日本山岳会 施設

日本山岳会

出典: フリー百科事典『ウィキペディア(Wikipedia)』 (2023/09/25 02:59 UTC 版)

施設

  • 日本山岳会図書室(東京都千代田区)
日本山岳会本部に併設され、蔵書数は1万5000冊余り。蔵書の多くは会員からの寄贈によるもので、貴重な図書や私家版も少なくない。受入図書は会報「山」で毎月報告される。
  • 上高地山岳研究所(長野県松本市安曇上高地)
略称「山研」。地下1階、地上2階、延床面積246m2(74.5坪)。山岳に関する研究会、講習会などが行われる。また、会員およびその家族、関係者・海外山岳団体などが宿泊利用できる。

発行物

定期刊行物

  • 会報「山」(月刊)
編集は日本山岳会会報編集委員会。内外の山岳情報・論文、各委員会の活動報告、会員間の交流、会員通信、図書紹介などを掲載。毎月20日発行。会報の創刊は1930年(昭和5年)10月。戦後第1号〈1946年(昭和21年)4月〉通算133号から「山」という誌名となった。
  • 『山岳』(年刊)
編集は日本山岳会山岳編集委員会。機関誌として会の動向、山岳関連の論文、図書紹介、追悼記事などを掲載。年1回発行。創刊は1906年(明治39年)4月。
  • “Japanese Alpine News”
編集は日本山岳会英文ジャーナル委員会。日本および海外の価値ある登山記録を英文で海外に発信。
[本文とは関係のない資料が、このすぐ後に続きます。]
== v8 ==
==> flow/design.v (excerpt) <==
module TOP_VIEW#(parameter alu_width =16)
(
  input wire [alu_width-1:0]    A,B,
  input wire                    clk,rst,
  input wire [3:0]              alu_fun,
  output wire                   arith_flag,carry_out,logic_flag,comp_flag,shift_flag,
  output wire [alu_width-1:0]   arith_out,logic_out,comp_out,shift_out
  );
==> flow/config.mk <==
export PLATFORM = sky130hd
export DESIGN_NAME = TOP_VIEW
export DESIGN_NICKNAME = TOP_VIEW
export VERILOG_FILES = /design/flow/design.v
export SDC_FILE = /design/flow/constraint.sdc
export NUM_CORES = 4
export LEC_CHECK = 0
export CAP_MARGIN = 20
export CELL_PAD_IN_SITES_DETAIL_PLACEMENT = 2
export CELL_PAD_IN_SITES_GLOBAL_PLACEMENT = 2
export CORE_ASPECT_RATIO = 1.4
export CORE_MARGIN = 9
export CORE_UTILIZATION = 60
export GPL_ROUTABILITY_DRIVEN = 0
export MAX_ROUTING_LAYER = met4
export MIN_ROUTING_LAYER = met2
export SLEW_MARGIN = 20
==> flow/constraint.sdc <==
create_clock -name core_clock -period 36.0 [get_ports {clk}]
set_input_delay 7.2000 -clock core_clock [delete_from_list [all_inputs] [get_ports {clk}]]
set_output_delay 7.2000 -clock core_clock [all_outputs]
set_load 0.01 [all_outputs]
run.sh (not shown) runs the stock make flow with config.mk's settings and CLKGATE_MAP_FILE=.
What ended v8 was a tool error in global placement without I/O (3_1_place_gp_skip_io); the run never finished.
Inputs modified between v8 and v40:
Settings: removing GPL_ROUTABILITY_DRIVEN (formerly 0); removing CELL_PAD_IN_SITES_GLOBAL_PLACEMENT (formerly 2); removing CORE_ASPECT_RATIO (formerly 1.4); removing CELL_PAD_IN_SITES_DETAIL_PLACEMENT (formerly 2); removing MAX_ROUTING_LAYER (formerly met4); setting TNS_END_PERCENT to 15 for the first time; setting CTS_CLUSTER_SIZE to 92 for the first time; changing CORE_MARGIN from 9 to 2; setting CTS_CLUSTER_DIAMETER to 398 for the first time; removing MIN_ROUTING_LAYER (formerly met2); changing CORE_UTILIZATION from 60 to 40.
Across v8 and v40, a clean result was obtained everywhere but in v8.
Diff v40..v8 | number of cells in the yosys synthesis report | negligible
Re count of cell types in the netlist: no difference whatsoever between v40 and v8.
Against v8, cell row count in v40 rose by a few percent.
Delta (v40 minus v8): post-synthesis share of cell area spent on and, or, nand and nor gates saw little to no change, area of the chip went up.
Relative to v8, core utilization at floorplan decreased by 21 points in v40.
Between v8 and v40, die span in y is higher for v8, v40 comes in under that.
v40 vs v8: core area up by more than half
### v40 -> v39
Settings: changing CORE_UTILIZATION from 40 to 60; removing TNS_END_PERCENT (formerly 15); removing CTS_CLUSTER_SIZE (formerly 92); removing CTS_CLUSTER_DIAMETER (formerly 398); changing CORE_MARGIN from 2 to 7; setting CELL_PAD_IN_SITES_GLOBAL_PLACEMENT to 2 for the first time.
Results
FAIL v39 @ global placement without I/O (3_1_place_gp_skip_io): tool exited with error
Reported for v40 and v39, gate count after technology mapping turned out identical to the last digit.
[v39 vs v40] vertical die dimension: lower in v39
Re share of synthesized area occupied by flip-flops and latches: no difference whatsoever between v39 and v40.
Taking v40 as the reference, in v39 area of the die went down 10,000 µm², placeable core region went down 33%, chip width went down about 13%, initial standard-cell utilization of the core went up 20 points.
Xor/xnor cell area share of the yosys netlist came out exactly the same in v40 and v39.
Number of rows in the core area, v40 and v39: larger value in v40
For v19, these inputs were changed with respect to v39:
Settings: a change of CORE_UTILIZATION from 60 to 40; a change of CORE_MARGIN from 7 to 2; a deleted CELL_PAD_IN_SITES_GLOBAL_PLACEMENT that had been 2.
Relative to v39, the area of the core region measured on v19 has increased by more than a quarter. Proportion of synthesized area in mux cells: v19 vs v39 — no meaningful difference. Status for v39 and v19: clean finish in v19 only. v19: cell row count 22% above v39.

== amber ==
Starting RTL as in the previous note.
clock: 32.6 ns
lec_check: 0
abc_area: 1
cap_margin: 20
core_margin: 2
core_utilization: 65
cts_cluster_diameter: 52
place_density_lb_addon: 0.03
setup_slack_margin: 5.0
slew_margin: 20
tns_end_percent: 65
amber did not run to completion, as it errored out during global routing.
年1回発行。

日本山岳会編集の主な書籍

  • 『新日本山岳誌』 編集:日本山岳会/発行:ナカニシヤ出版/2005年11月15日
全国4000山の情報を網羅。
  • 『写真で見る日本山岳会の100年』 編集:日本山岳会資料映像委員会/発行:日本山岳会/2005年10月15日
日本山岳会の歴史を写真とともに記録した小冊子。
  • 『日本列島 中央分水嶺踏査報告書』 編集:日本山岳会中央分水嶺踏査委員会/発行:日本山岳会/2007年1月30日
創立100周年記念事業のひとつとして行われた、日本列島の中央分水嶺約5,000km踏査の報告書。全行程のデータをCDに収録
  • 『日本山岳会百年史』〈本編〉〈続編・資料編〉 編集:日本山岳会百年史編纂委員会/発行:日本山岳会/2007年3月30日
日本山岳会の100年を論文形式でたどる「本編」と「続編」、百年史年表や歴代役員、歴代支部長などを収めた「資料編」からなる。
  • 『愛知県の山』新・分県登山ガイド No.22 日本山岳会東海支部 著/発行:山と溪谷社/2006年11月/改訂版2010年3月
  • 『東海・北陸の200秀山』 上・下巻 日本山岳会東海支部 編/発行:中日新聞社/2009年10月
  • 『山の救急医療ハンドブック』 日本山岳会医療委員会 著/発行:山と溪谷社/2005年7月
  • 『山は知っている?環太平洋一周環境調査登山の記録』 日本山岳会東海支部 編著/発行:マック出版/1998年5月
  • 『名古屋周辺山旅徹底ガイド?台高・鈴鹿・奥美濃』 日本山岳会東海支部 編/発行:中日新聞本社/1995年12月
  • 『名古屋周辺山旅徹底ガイド(続)?裏木曽・東濃・奥三河』 日本山岳会東海支部 編/発行:中日新聞本社/1996年3月
  • 『山城三十山』 日本山岳会京都支部 編著/発行:ナカニシヤ出版/ 1994年11月
  • 『名古屋からの山なみ』 日本山岳会東海支部 編/発行:中日新聞本社/1991年6月/改訂版1994年11月

このほかメールマガジン「日本山岳会だより」(不定期)があり、各支部でも支部報・周年記念誌を発行している。

ナイロンザイル事件

1955年(昭和30年)1月2日、三重県鈴鹿市の山岳会である岩稜会メンバー3人が前穂高岳東壁で登攀中に、新品のナイロンザイルが切断し、墜死者が出る事故が発生した。さらに、この事故に前後して2件のナイロンザイル切断による事故が発生しており、ナイロン製ザイルに対して強度・安全面からの不安が持たれることになった。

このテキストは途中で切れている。